[Dataset entries]
--- src/flat_wrapper.sv ---
// flat-port wrapper written by rule: the top's interface ports become plain ports
module ipif_axil_regfile_flat 
#(
  parameter int C_S_AXI_DATA_WIDTH = 32,
  parameter int C_S_AXI_ADDR_WIDTH = 8,
  parameter int N_REG              = 2,
  parameter logic [N_REG*C_S_AXI_DATA_WIDTH-1:0] RESET_VALUE = '0
)
  (bus_clk, bus_clk_aresetn, params_from_bus, params_to_bus, wr_pulse, s_axi_S_AXI_AWADDR, s_axi_S_AXI_AWPROT, s_axi_S_AXI_AWVALID, s_axi_S_AXI_AWREADY, s_axi_S_AXI_WDATA, s_axi_S_AXI_WSTRB, s_axi_S_AXI_WVALID, s_axi_S_AXI_WREADY, s_axi_S_AXI_BRESP, s_axi_S_AXI_BVALID, s_axi_S_AXI_BREADY, s_axi_S_AXI_ARADDR, s_axi_S_AXI_ARPROT, s_axi_S_AXI_ARVALID, s_axi_S_AXI_ARREADY, s_axi_S_AXI_RDATA, s_axi_S_AXI_RRESP, s_axi_S_AXI_RVALID, s_axi_S_AXI_RREADY);
  ipif_axil_regfile_if #(.C_S_AXI_ADDR_WIDTH(C_S_AXI_ADDR_WIDTH), .C_S_AXI_DATA_WIDTH(C_S_AXI_DATA_WIDTH)) s_axi_i ();
  input  logic bus_clk;
  input  logic bus_clk_aresetn;
  output logic [N_REG*C_S_AXI_DATA_WIDTH-1:0] params_from_bus;
  input  logic [N_REG*C_S_AXI_DATA_WIDTH-1:0] params_to_bus;
  output logic [N_REG-1:0] wr_pulse;
  input wire logic [$bits(s_axi_i.S_AXI_AWADDR)-1:0] s_axi_S_AXI_AWADDR;
  input wire logic [$bits(s_axi_i.S_AXI_AWPROT)-1:0] s_axi_S_AXI_AWPROT;
  input wire logic [$bits(s_axi_i.S_AXI_AWVALID)-1:0] s_axi_S_AXI_AWVALID;
  output wire logic [$bits(s_axi_i.S_AXI_AWREADY)-1:0] s_axi_S_AXI_AWREADY;
  input wire logic [$bits(s_axi_i.S_AXI_WDATA)-1:0] s_axi_S_AXI_WDATA;
  input wire logic [$bits(s_axi_i.S_AXI_WSTRB)-1:0] s_axi_S_AXI_WSTRB;
  input wire logic [$bits(s_axi_i.S_AXI_WVALID)-1:0] s_axi_S_AXI_WVALID;
  output wire logic [$bits(s_axi_i.S_AXI_WREADY)-1:0] s_axi_S_AXI_WREADY;
  output wire logic [$bits(s_axi_i.S_AXI_BRESP)-1:0] s_axi_S_AXI_BRESP;
  output wire logic [$bits(s_axi_i.S_AXI_BVALID)-1:0] s_axi_S_AXI_BVALID;
  input wire logic [$bits(s_axi_i.S_AXI_BREADY)-1:0] s_axi_S_AXI_BREADY;
  input wire logic [$bits(s_axi_i.S_AXI_ARADDR)-1:0] s_axi_S_AXI_ARADDR;
  input wire logic [$bits(s_axi_i.S_AXI_ARPROT)-1:0] s_axi_S_AXI_ARPROT;
  input wire logic [$bits(s_axi_i.S_AXI_ARVALID)-1:0] s_axi_S_AXI_ARVALID;
  output wire logic [$bits(s_axi_i.S_AXI_ARREADY)-1:0] s_axi_S_AXI_ARREADY;
  output wire logic [$bits(s_axi_i.S_AXI_RDATA)-1:0] s_axi_S_AXI_RDATA;
  output wire logic [$bits(s_axi_i.S_AXI_RRESP)-1:0] s_axi_S_AXI_RRESP;
  output wire logic [$bits(s_axi_i.S_AXI_RVALID)-1:0] s_axi_S_AXI_RVALID;
  input wire logic [$bits(s_axi_i.S_AXI_RREADY)-1:0] s_axi_S_AXI_RREADY;
  assign s_axi_i.S_AXI_AWADDR = s_axi_S_AXI_AWADDR;
  assign s_axi_i.S_AXI_AWPROT = s_axi_S_AXI_AWPROT;
  assign s_axi_i.S_AXI_AWVALID = s_axi_S_AXI_AWVALID;
  assign s_axi_S_AXI_AWREADY = s_axi_i.S_AXI_AWREADY;
  assign s_axi_i.S_AXI_WDATA = s_axi_S_AXI_WDATA;
  assign s_axi_i.S_AXI_WSTRB = s_axi_S_AXI_WSTRB;
  assign s_axi_i.S_AXI_WVALID = s_axi_S_AXI_WVALID;
  assign s_axi_S_AXI_WREADY = s_axi_i.S_AXI_WREADY;
  assign s_axi_S_AXI_BRESP = s_axi_i.S_AXI_BRESP;
  assign s_axi_S_AXI_BVALID = s_axi_i.S_AXI_BVALID;
  assign s_axi_i.S_AXI_BREADY = s_axi_S_AXI_BREADY;
  assign s_axi_i.S_AXI_ARADDR = s_axi_S_AXI_ARADDR;
  assign s_axi_i.S_AXI_ARPROT = s_axi_S_AXI_ARPROT;
  assign s_axi_i.S_AXI_ARVALID = s_axi_S_AXI_ARVALID;
  assign s_axi_S_AXI_ARREADY = s_axi_i.S_AXI_ARREADY;
  assign s_axi_S_AXI_RDATA = s_axi_i.S_AXI_RDATA;
  assign s_axi_S_AXI_RRESP = s_axi_i.S_AXI_RRESP;
  assign s_axi_S_AXI_RVALID = s_axi_i.S_AXI_RVALID;
  assign s_axi_i.S_AXI_RREADY = s_axi_S_AXI_RREADY;
  ipif_axil_regfile #(.C_S_AXI_DATA_WIDTH(C_S_AXI_DATA_WIDTH), .C_S_AXI_ADDR_WIDTH(C_S_AXI_ADDR_WIDTH), .N_REG(N_REG), .RESET_VALUE(RESET_VALUE)) u_core (.bus_clk(bus_clk), .bus_clk_aresetn(bus_clk_aresetn), .s_axi(s_axi_i), .params_from_bus(params_from_bus), .params_to_bus(params_to_bus), .wr_pulse(wr_pulse));
endmodule
--- config.mk ---
export PLATFORM = sky130hd
export DESIGN_NAME = ipif_axil_regfile_flat
export DESIGN_NICKNAME = d
export VERILOG_FILES = /design/src/rtl/ipif_axil_regfile_if.sv /design/src/rtl/ipif_axil_regfile.sv /design/src/flat_wrapper.sv
export SDC_FILE = /design/constraint.sdc
export NUM_CORES = 1
export LEC_CHECK = 0
export CORE_MARGIN = 2
export CORE_UTILIZATION = 30
export CTS_CLUSTER_DIAMETER = 120
export DETAILED_ROUTE_END_ITERATION = 12
export PLACE_DENSITY_LB_ADDON = 0.08
export SKIP_CTS_REPAIR_TIMING = 1
export SLEW_MARGIN = 20
export SYNTH_ARGS = -nofsm -noshare
export SYNTH_HDL_FRONTEND = slang
export SYNTH_SLANG_ARGS = --single-unit
export TNS_END_PERCENT = 10
--- constraint.sdc ---
create_clock -name bus_clk -period 1.7 [get_ports bus_clk]
set_input_delay 0.34 -clock bus_clk [delete_from_list [all_inputs] [get_ports bus_clk]]
set_output_delay 0.34 -clock bus_clk [all_outputs]
set_load 0.05 [all_outputs]
`config.mk`:
```
export PLATFORM = sky130hd
export DESIGN_NAME = sobel_cfg_scheduler
export DESIGN_NICKNAME = d
export VERILOG_FILES = /design/src/rtl/sobel_cfg_scheduler.sv
export SDC_FILE = /design/constraint.sdc
export NUM_CORES = 1
export LEC_CHECK = 0
export CELL_PAD_IN_SITES_DETAIL_PLACEMENT = 1
export CELL_PAD_IN_SITES_GLOBAL_PLACEMENT = 1
export CORE_ASPECT_RATIO = 0.6
export CORE_MARGIN = 2
export CORE_UTILIZATION = 45
export DETAILED_ROUTE_END_ITERATION = 16
export DONT_BUFFER_PORTS = 1
export PLACE_DENSITY_LB_ADDON = 0.2
export REMOVE_ABC_BUFFERS = 1
export SLEW_MARGIN = 20
export SYNTH_ARGS = -nofsm -noshare
export SYNTH_HDL_FRONTEND = slang
export SYNTH_SLANG_ARGS = --single-unit
```
`constraint.sdc`:
```
create_clock -name pixel_clk -period 5.2 [get_ports pixel_clk]
set_input_delay 0.78 -clock pixel_clk [delete_from_list [all_inputs] [get_ports pixel_clk]]
set_output_delay 0.78 -clock pixel_clk [all_outputs]
set_load 0.02 [all_outputs]
```
`src/rtl/sobel_cfg_scheduler.sv`:
```
// Sobel configuration scheduler: stages register writes and applies them at frame start,
// with an optional per-frame threshold sweep and stream geometry checking.
module sobel_cfg_scheduler #(
  parameter int unsigned IMG_WIDTH         = 640,
  parameter int unsigned IMG_HEIGHT        = 480,
  parameter int unsigned DEFAULT_THRESHOLD = 64
) (
  input  logic       pixel_clk,
  input  logic       reset,
  input  logic       cfg_wr,
  input  logic       cfg_enable,
  input  logic [7:0] cfg_threshold,
  input  logic [1:0] cfg_kernel,
  input  logic       cfg_model,
  input  logic [3:0] cfg_debug_cmd,
  input  logic       sweep_en,
  input  logic [7:0] sweep_step,
  input  logic [3:0] sweep_frames,
  input  logic       mon_tvalid,
  input  logic       mon_tready,
  input  logic       mon_tuser,
  input  logic       mon_tlast,
  output logic       sobel_enable,
  output logic [7:0] sobel_threshold,
  output logic [1:0] sobel_kernel,
  output logic       sobel_model,
  output logic [3:0] debug_cmd,
  output logic       cfg_busy,
  output logic       cfg_done,
  output logic [15:0] frame_cnt,
  output logic       line_err,
  output logic       frame_err
);

  localparam logic [15:0] Width     = 16'(IMG_WIDTH);
  localparam logic [15:0] Height    = 16'(IMG_HEIGHT);
  localparam logic [7:0]  DefThresh = 8'(DEFAULT_THRESHOLD);

  typedef enum logic [0:0] {StIdle, StPending} state_e;

  state_e      state_q, state_d;
  logic        sh_en_q, sh_en_d, sh_model_q, sh_model_d;
  logic [7:0]  sh_thr_q, sh_thr_d;
  logic [1:0]  sh_kern_q, sh_kern_d;
  logic [3:0]  sh_dbg_q, sh_dbg_d;
  logic        en_q, en_d, model_q, model_d;
  logic [7:0]  thr_q, thr_d;
  logic [1:0]  kern_q, kern_d;
  logic [3:0]  dbg_q, dbg_d;
  logic        busy_q, busy_d, done_q, done_d, lerr_q, lerr_d, ferr_q, ferr_d;
  logic        seen_sof_q, seen_sof_d;
  logic [15:0] fcnt_q, fcnt_d, pix_cnt_q, pix_cnt_d, line_cnt_q, line_cnt_d;
  logic [3:0]  sweep_cnt_q, sweep_cnt_d;

  logic        beat, sof, eol;
  logic [15:0] pix_len;

  assign beat    = mon_tvalid & mon_tready;
  assign sof     = beat & mon_tuser;
  assign eol     = beat & mon_tlast;
  // The SOF beat starts a fresh line as pixel 1.
  assign pix_len = sof ? 16'd1 : pix_cnt_q + 16'd1;

  always_comb begin
    state_d     = state_q;
    sh_en_d     = sh_en_q;
    sh_thr_d    = sh_thr_q;
    sh_kern_d   = sh_kern_q;
    sh_model_d  = sh_model_q;
    sh_dbg_d    = sh_dbg_q;
    en_d        = en_q;
    thr_d       = thr_q;
    kern_d      = kern_q;
    model_d     = model_q;
    dbg_d       = dbg_q;
    done_d      = 1'b0;
    sweep_cnt_d = sweep_cnt_q;

    unique case (state_q)
      StIdle: begin
        if (sweep_en && sof) begin
          if (sweep_cnt_q == sweep_frames) begin
            thr_d       = thr_q + sweep_step;
            sweep_cnt_d = '0;
          end else begin
            sweep_cnt_d = sweep_cnt_q + 4'd1;
          end
        end
        if (cfg_wr) state_d = StPending;
      end
      StPending: begin
        // Old shadow is applied even when a new write lands on the same SOF.
        if (sof) begin
          en_d        = sh_en_q;
          thr_d       = sh_thr_q;
          kern_d      = sh_kern_q;
          model_d     = sh_model_q;
          dbg_d       = sh_dbg_q;
          done_d      = 1'b1;
          sweep_cnt_d = '0;
          state_d     = cfg_wr ? StPending : StIdle;
        end
      end
      default: state_d = StIdle;
    endcase

    if (cfg_wr) begin
      sh_en_d    = cfg_enable;
      sh_thr_d   = cfg_threshold;
      sh_kern_d  = cfg_kernel;
      sh_model_d = cfg_model;
      sh_dbg_d   = cfg_debug_cmd;
    end
    if (!sweep_en) sweep_cnt_d = '0;
    busy_d = (state_d == StPending);
  end

  always_comb begin
    fcnt_d     = fcnt_q;
    pix_cnt_d  = pix_cnt_q;
    line_cnt_d = line_cnt_q;
    lerr_d     = lerr_q;
    ferr_d     = ferr_q;
    seen_sof_d = seen_sof_q;
    if (sof) fcnt_d = fcnt_q + 16'd1;
    if (beat) begin
      if (eol) begin
        if (pix_len != Width) lerr_d = 1'b1;
        pix_cnt_d = '0;
      end else begin
        pix_cnt_d = pix_len;
      end
    end
    if (sof) begin
      if (seen_sof_q && (line_cnt_q != Height)) ferr_d = 1'b1;
      seen_sof_d = 1'b1;
      line_cnt_d = eol ? 16'd1 : 16'd0;
    end else if (eol) begin
      line_cnt_d = line_cnt_q + 16'd1;
    end
  end

  always_ff @(posedge pixel_clk) begin
    if (reset) begin
      state_q     <= StIdle;
      sh_en_q     <= 1'b0;
      sh_thr_q    <= '0;
      sh_kern_q   <= '0;
      sh_model_q  <= 1'b0;
      sh_dbg_q    <= '0;
      en_q        <= 1'b0;
      thr_q       <= DefThresh;
      kern_q      <= '0;
      model_q     <= 1'b0;
      dbg_q       <= '0;
      busy_q      <= 1'b0;
      done_q      <= 1'b0;
      fcnt_q      <= '0;
      pix_cnt_q   <= '0;
      line_cnt_q  <= '0;
      lerr_q      <= 1'b0;
      ferr_q      <= 1'b0;
      seen_sof_q  <= 1'b0;
      sweep_cnt_q <= '0;
    end else begin
      state_q     <= state_d;
      sh_en_q     <= sh_en_d;
      sh_thr_q    <= sh_thr_d;
      sh_kern_q   <= sh_kern_d;
      sh_model_q  <= sh_model_d;
      sh_dbg_q    <= sh_dbg_d;
      en_q        <= en_d;
      thr_q       <= thr_d;
      kern_q      <= kern_d;
      model_q     <= model_d;
      dbg_q       <= dbg_d;
      busy_q      <= busy_d;
      done_q      <= done_d;
      fcnt_q      <= fcnt_d;
      pix_cnt_q   <= pix_cnt_d;
      line_cnt_q  <= line_cnt_d;
      lerr_q      <= lerr_d;
      ferr_q      <= ferr_d;
      seen_sof_q  <= seen_sof_d;
      sweep_cnt_q <= sweep_cnt_d;
    end
  end

  assign sobel_enable    = en_q;
  assign sobel_threshold = thr_q;
  assign sobel_kernel    = kern_q;
  assign sobel_model     = model_q;
  assign debug_cmd       = dbg_q;
  assign cfg_busy        = busy_q;
  assign cfg_done        = done_q;
  assign frame_cnt       = fcnt_q;
  assign line_err        = lerr_q;
  assign frame_err       = ferr_q;

endmodule
```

▶ [DIRECTIONS FOR THIS TASK]
Write out every line of the entries that holds the word "constraint".

▶ [REPLY TO THE EXERCISE]
export SDC_FILE = /design/constraint.sdc
--- constraint.sdc ---
export SDC_FILE = /design/constraint.sdc
`constraint.sdc`:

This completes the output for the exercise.